“Compared to people from other provinces, Sichuan folks pay more attention to quality of life. We believe, since we are alive today, we should live for the present,” said Luo. “Eating málà supports this mindset.”
It’s almost as if the powerful burn of spicy foods, coupled with the afterglow of peppercorns numbing away the pain, somehow makes málà food cathartic. Some dishes even derive their names from this belief: shāngxīn liángfěn, or “sad jelly noodles”, is said to be so named because the strong málà flavours will bring tears to your eyes. “If you’re sad, and you eat some of those jelly noodles, you won’t be sad anymore,” said Luo. “You’ll be dripping sweat and feel reinvigorated, as if you just vented any negative feelings.” One might say Sichuan’s málà flavour is the gastronomic encapsulation of life’s ebb and flow: alternating discomfort and contentment, taking turns to reign over the senses.

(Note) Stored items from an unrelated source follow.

<file path="src/rtl/t06_apple_spawner.sv">
// t06_apple_spawner
// Places 1-3 apples on free cells of the 16x12 snake board. Candidates come
// from a free-running 8-bit LFSR, and an external body checker says whether
// each candidate cell is occupied. Eaten apples are queued again and re-placed.

module t06_apple_spawner #(
    parameter logic [7:0] SEED = 8'hA5
) (
    input  logic        clk,
    input  logic        rst,
    input  logic [1:0]  state,
    input  logic [1:0]  apple_luck,
    input  logic [2:0]  eaten,
    input  logic        occupied,
    output logic        cand_valid,
    output logic [3:0]  cand_x,
    output logic [3:0]  cand_y,
    output logic [11:0] apple_x,
    output logic [11:0] apple_y,
    output logic [2:0]  apple_valid,
    output logic        busy
);

    localparam logic [1:0] GAME_RUN = 2'b10;

    typedef enum logic {
        IDLE,
        PROBE
    } spawnState_t;

    spawnState_t r_fsm;
    spawnState_t w_fsmNext;

    logic [7:0]  r_lfsr;
    logic        w_feedback;
    logic        r_prevRun;
    logic [1:0]  r_slotCount;
    logic [2:0]  r_pending;
    logic [2:0]  r_appleValid;
    logic [11:0] r_appleX;
    logic [11:0] r_appleY;

    logic        w_inRun;
    logic        w_runEntry;
    logic [3:0]  w_candX;
    logic [3:0]  w_candY;
    logic [2:0]  w_probeOneHot;
    logic        w_collide;
    logic        w_accept;
    logic [2:0]  w_acceptMask;
    logic [2:0]  w_eatMask;
    logic [1:0]  w_countNext;
    logic [2:0]  w_pendingNext;
    logic [2:0]  w_validNext;

    // Luck code to apple count; the unused code 11 falls back to one apple.
    function automatic logic [1:0] luckToCount(input logic [1:0] luck);
        case (luck)
            2'b01:   return 2'd2;
            2'b10:   return 2'd3;
            default: return 2'd1;
        endcase
    endfunction

    // Apple count to the mask of slots that are in use.
    function automatic logic [2:0] countToMask(input logic [1:0] count);
        case (count)
            2'd1:    return 3'b001;
            2'd2:    return 3'b011;
            2'd3:    return 3'b111;
            default: return 3'b000;
        endcase
    endfunction

    assign w_feedback = r_lfsr[7] ^ r_lfsr[5] ^ r_lfsr[4] ^ r_lfsr[3];

    // Free-running LFSR: steps every cycle regardless of the FSM so that
    // rejected probes always see a fresh candidate on the following cycle.
    always_ff @(posedge clk) begin
        if (rst) begin
            r_lfsr <= SEED;
        end else begin
            r_lfsr <= {r_lfsr[6:0], w_feedback};
        end
    end

    // Rows 12..15 do not exist, so the upper nibble folds back by 12.
    assign w_candX = r_lfsr[3:0];
    assign w_candY = (r_lfsr[7:4] < 4'd12) ? r_lfsr[7:4] : (r_lfsr[7:4] - 4'd12);

    assign w_inRun    = (state == GAME_RUN);
    assign w_runEntry = w_inRun && !r_prevRun;

    // Remember whether the game was in RUN last cycle to spot RUN entry.
    always_ff @(posedge clk) begin
        if (rst) begin
            r_prevRun <= 1'b0;
        end else begin
            r_prevRun <= w_inRun;
        end
    end

    // The slot being placed is always the lowest-index pending one.
    always_comb begin
        w_probeOneHot = 3'b000;
        if (r_pending[0]) begin
            w_probeOneHot = 3'b001;
        end else if (r_pending[1]) begin
            w_probeOneHot = 3'b010;
        end else if (r_pending[2]) begin
            w_probeOneHot = 3'b100;
        end
    end

    // A candidate also has to avoid every other apple already on the board;
    // the body checker only knows about the snake.
    always_comb begin
        w_collide = 1'b0;
        for (int j = 0; j < 3; j++) begin
            if (!w_probeOneHot[j] && r_appleValid[j] &&
                (r_appleX[4*j +: 4] == w_candX) &&
                (r_appleY[4*j +: 4] == w_candY)) begin
                w_collide = 1'b1;
            end
        end
    end

    // Leaving RUN in the middle of a probe throws that probe away.
    assign w_accept     = (r_fsm == PROBE) && w_inRun && (r_pending != 3'b000) &&
                          !occupied && !w_collide;
    assign w_acceptMask = w_accept ? w_probeOneHot : 3'b000;

    // Only apples that are on the board and inside the active count can be eaten.
    assign w_eatMask   = eaten & r_appleValid & countToMask(r_slotCount);
    assign w_countNext = luckToCount(apple_luck);

    // Next pending/valid masks: RUN entry restarts the round from scratch,
    // leaving RUN wipes everything, otherwise accepts and eats are merged.
    always_comb begin
        w_pendingNext = 3'b000;
        w_validNext   = 3'b000;
        if (w_inRun) begin
            if (w_runEntry) begin
                w_pendingNext = countToMask(w_countNext);
                w_validNext   = 3'b000;
            end else begin
                w_pendingNext = (r_pending & ~w_acceptMask) | w_eatMask;
                w_validNext   = (r_appleValid & ~w_eatMask) | w_acceptMask;
            end
        end
    end

    // Slot bookkeeping: apple count latched on RUN entry, pending and valid masks.
    always_ff @(posedge clk) begin
        if (rst) begin
            r_slotCount  <= 2'd1;
            r_pending    <= 3'b000;
            r_appleValid <= 3'b000;
        end else begin
            if (w_runEntry) begin
                r_slotCount <= w_countNext;
            end
            r_pending    <= w_pendingNext;
            r_appleValid <= w_validNext;
        end
    end

    // Accepted candidates are written into their slot; positions are kept
    // stale when the round ends so only the valid bits need clearing.
    always_ff @(posedge clk) begin
        if (rst) begin
            r_appleX <= 12'h000;
            r_appleY <= 12'h000;
        end else begin
            for (int i = 0; i < 3; i++) begin
                if (w_acceptMask[i]) begin
                    r_appleX[4*i +: 4] <= w_candX;
                    r_appleY[4*i +: 4] <= w_candY;
                end
            end
        end
    end

    // Spawner FSM state register.
    always_ff @(posedge clk) begin
        if (rst) begin
            r_fsm <= IDLE;
        end else begin
            r_fsm <= w_fsmNext;
        end
    end

    // Spawner FSM next state: probe while any slot is waiting, and drop back
    // to IDLE as soon as nothing is pending or the game leaves RUN.
    always_comb begin
        w_fsmNext = r_fsm;
        case (r_fsm)
            IDLE: begin
                if (w_inRun && (r_pending != 3'b000)) begin
                    w_fsmNext = PROBE;
                end
            end
            PROBE: begin
                if (!w_inRun || (w_pendingNext == 3'b000)) begin
                    w_fsmNext = IDLE;
                end
            end
            default: begin
                w_fsmNext = IDLE;
            end
        endcase
    end

    assign cand_valid  = (r_fsm == PROBE);
    assign cand_x      = w_candX;
    assign cand_y      = w_candY;
    assign apple_x     = r_appleX;
    assign apple_y     = r_appleY;
    assign apple_valid = r_appleValid;
    assign busy        = |r_pending;

endmodule

</file>
<file path="config.mk">
export PLATFORM = sky130hd
export DESIGN_NAME = t06_apple_spawner
export DESIGN_NICKNAME = d
export VERILOG_FILES = /design/src/rtl/t06_apple_spawner.sv
export SDC_FILE = /design/constraint.sdc
export NUM_CORES = 1
export LEC_CHECK = 0
export ABC_AREA = 1
export CAP_MARGIN = 20
export CORE_ASPECT_RATIO = 1.75
export CORE_MARGIN = 8
export CORE_UTILIZATION = 42
export DETAILED_ROUTE_END_ITERATION = 12
export DONT_BUFFER_PORTS = 1
export SYNTH_ARGS = -nofsm -noshare
export SYNTH_HDL_FRONTEND = slang
export SYNTH_SLANG_ARGS = --single-unit
</file>
<file path="constraint.sdc">
create_clock -name clk -period 2.2 [get_ports clk]
set_clock_uncertainty 0.1 [all_clocks]
set_input_delay 0.22 -clock clk [delete_from_list [all_inputs] [get_ports clk]]
set_output_delay 0.22 -clock clk [all_outputs]
set_load 0.005 [all_outputs]
</file>
==> summary.md, run 1 <==
| Metric | Value |
|---|---|
| Synth area leaders | `dfxtp_1, nand2_1, inv_1` |
| Crit start category | `flip-flop` |
| #FFs+latches synth | `42` |
| CTS root buf | `clkbuf_8` |
| Post-synth top flop | `dfxtp_1` |
| Initial core utilization | `between 40 and 50%` |
| CP Capture Type | `flip-flop` |
| Overall routing resource usage | `approximately 14%` |
| Vias per cell | `roughly 5.0` |
| Slew headroom | `around 50%` |
| First-pass GRT wire length | `between 8000 and 9000 um` |
| Pin count of the biggest net entering global routing | `28` |
| # diodes | `0` |
| Count of max-cap constraint violations | `0` |
| Worst vdd ir | `between 0.4 and 0.5 mV` |
| Fillers | `510` |
| NumNets Final | `between 300 and 400` |
| DRC | `0` |
| Post-detail-place hpwl | `3963 um` |
| Worst skew pair latency | `roughly 0.30 ns` |
| Final WL | `around 5200 um` |
| Io pins | `47` |
| Port Buffers | `0` |
| Async S/R FF share, synth | `0%` |
| Synth cell count leaders | `nand2_1, inv_1, dfxtp_1, nor2_1, a21oi_1` |
| Area of the multi-input gates | `947.2 um^2` |
| Post-synth EDFFs | `0` |
| Reg-to-reg slack, setup | `approximately 0.18 ns` |
| P&R area growth vs syn | `9.457%` |
| Critical path peak fanout | `7` |
| Worst Hold Path EP | `r_slotCount[1]` |
| Die X | `roughly 69 um` |
| Std cell rows | `33` |
| First-pass DRT Iterations | `4` |
| Clock Sinks | `42` |
| Hold Crit Depth | `2` |
| Min-delay src | `apple_luck[1]` |
| Core Region | `~4700 um^2` |
| Mapped Area | `2051 um^2` |
| RSZ-0062 raised after global routing | `yes` |
| P_leak | `~1.0 nW` |
| Clock Path Buffers | `2` |
| Final instance area | `between 2000 and 2500 um^2` |
| Inserted Clock Buffers | `5` |
| Finished Core Util | `a little under half` |
| H-tree depth reported by CTS | `2` |
| Most common cell in the netlist | `nand2_1` |
| Tmin final | `approximately 2.0 ns` |
| Post-route clock period utilization | `91.85%` |
| RR Startpoint | `r_lfsr[7]` |
| Detail Route Antenna Nets | `0` |
| Die Y | `roughly 110 um` |
| Crit Path Class | `flip-flop to flip-flop` |
| Vias in the first global route | `1,740` |
| Post-Place Cell Area | `2090 um^2` |
| Seq/Total Area, Yosys | `about two fifths` |
| Outcome | `finished clean` |
| Initial antenna violation count | `0` |
| Fraction of layout cells with a size suffix above 1 | `9.718%` |
| WP data required | `roughly 2.3 ns` |
| Avg WL per Cell | `14.04 um` |
| Pwr Density | `a little under 700 nW/um^2` |
| Capturing point of the worst reg2reg path | `apple_x[8]` |
| Library cells used by synthesis | `24` |
| Final hold vios | `0` |
| Worst min-delay path category | `input pin to flip-flop` |
| Setup TNS | `0 ns` |
| Yosys top cell area share | `between 40% and 50%` |
| Synthesized instance count | `approximately 310` |
| Worst Tran Pin Value | `0.7291 ns` |
| DIE AREA | `about 7500 um^2` |
| Endpoints failing setup | `0` |
| Synthesized area per cell | `6.531 um^2` |
| FF+latch area | `roughly 850 um^2` |
| Clock Pin Slew Worst Setup and Hold Paths | `roughly 0.080 ns` |
| Max Slew Vio Count | `0` |
| Reg2Reg Depth | `10` |
| Via Count | `between 1,500 and 2,000` |
| Syn_nets | `between 300 and 400` |
| CTS tree | `done` |
| GPL Wtd Cong | `between 0.8 and 0.9` |
| Gr ovfl total | `0` |
| Initial DRC count | `102` |
| Fmax | `0.4949 GHz` |
| Arrival @ worst endpoint | `about 2.1 ns` |
| Synthesis Warnings | `0` |
| Synth area leader | `dfxtp_1` |
-- layout by cell type, fill, tap and decap left out, drive strengths merged, types with 2 or more instances in the layout --
cell type	n
dfxtp	42
nand2	88
xnor2	2
ha	2
nor2	43
clkbuf	8
a21oi	31
inv	49
buf	9
nand3b	2
o21ai	28
nand3	9
-- metal layers --
metal  up-vias  part of all wire [%]  track usage (%)
met5         -                     0                0
met4         0                   2.0            5.195
met3         9                   6.7            4.969
met2        35                    52            26.05
met1       830                    39            14.61
li1        971                     -                -
-- where the power goes --
group	leakage [nW]	internal, mW	switching [mW]	total (mW)
combinational	0.607	0.0512	0.0857	0.137
sequential	0.342	0.778	0.0269	0.805
clock	0.0575	0.317	0.275	0.592
total	1.01	1.15	0.388	1.53
-- how the worst max path moves through the flow --
stage | startpoint | endpoint | cells past startpoint
after floorplan | r_lfsr[6] | apple_x[0] | 12
final | r_lfsr[7] | apple_x[8] | 10
after global placement | r_lfsr[3] | apple_x[11] | 11
after global routing | r_lfsr[7] | apple_y[6] | 10
after detailed placement | r_lfsr[3] | apple_x[9] | 11
after CTS | r_lfsr[3] | apple_x[8] | 11
-- registers in the layout (all words and copies together), names as in the netlist --
register	count
r_prevRun	1
cand_valid	1
apple_y	12
r_pending	3
r_lfsr	8
apple_x	12
apple_valid	3
r_slotCount	2
-- cell families (layout without fill, tap and decap cells) --
family | Yosys count | in the layout | share of synthesized area (%)
compound gates | 62 | 62 | 15.62
xor+xnor | 3 | 3 | 1.282
fa+ha+maj | 2 | 2 | 1.220
buf+inv | 62 | 67 | 12.81
flops | 42 | 42 | 41.00
simple gates | 143 | 143 | 28.07
-- area by class of cell --
type,count,area share (%)
multi-input combinational,210,42.20
sequential,42,37.79
inverter,49,8.194
clock buffer,8,4.905
timing repair buffer,10,4.013
tap,52,2.899
-- timing repair --
action | in CTS | in global routing
endpoints found under the setup margin | 0 | 17
buffers inserted | 0 | 2
gates resized for setup | 0 | 6
hold endpoints to repair | 11 | 0
hold buffers | 1 | 0
-- critical path, cell delays in order (launching register included) --
cell	delay (ns)
dfxtp_1	0.44
nand2_1	0.19
nand2_1	0.11
nand2_1	0.07
nand2_1	0.07
nor2_1	0.05
a21oi_2	0.17
nand3b_1	0.26
buf_4	0.26
o21ai_0	0.15
a21oi_1	0.05
-- metrics by stage --
stage,std cells,hold slack [ns],power [mW],worst slack (ns)
after detailed placement,360,0.1957,0.9549,0.08342
after CTS,369,0.08689,1.544,0.05147
after global placement,360,0.1948,0.9545,0.1161
final,371,0.07808,1.534,0.1792
after floorplan,314,0.2124,0.9245,0.5418
after global routing,371,0.1206,1.596,0.004581
Power figures use the tool's default switching activity.
==> run 2: changes to the inputs <==
- CTS_CLUSTER_SIZE: not set -> 28
- SLEW_MARGIN: not set -> 30
==> results of run 2 <==
The final DEF is identical to that of run 1; final timing and power are the same.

Back at home and craving Chengdu’s potent flavours, I thought about what Luo said as I tucked into a steaming bowl of mapo tofu (or “pock-marked grandmother’s tofu”, so named because it was first served by a Chengdu grandmother in the 1800s with smallpox scars. It’s a pungent dish of tofu and pork swirled with fermented broad bean paste, chillies and, of course, Sichuan peppercorn. The frenzy of flavours set off firecrackers on my tongue, quietened moments later by the welcome sensation of numbness. But, as I learned in Chengdu, there’s an addictive quality to that one-two punch. The chillies didn’t wait long before beckoning me for another bite.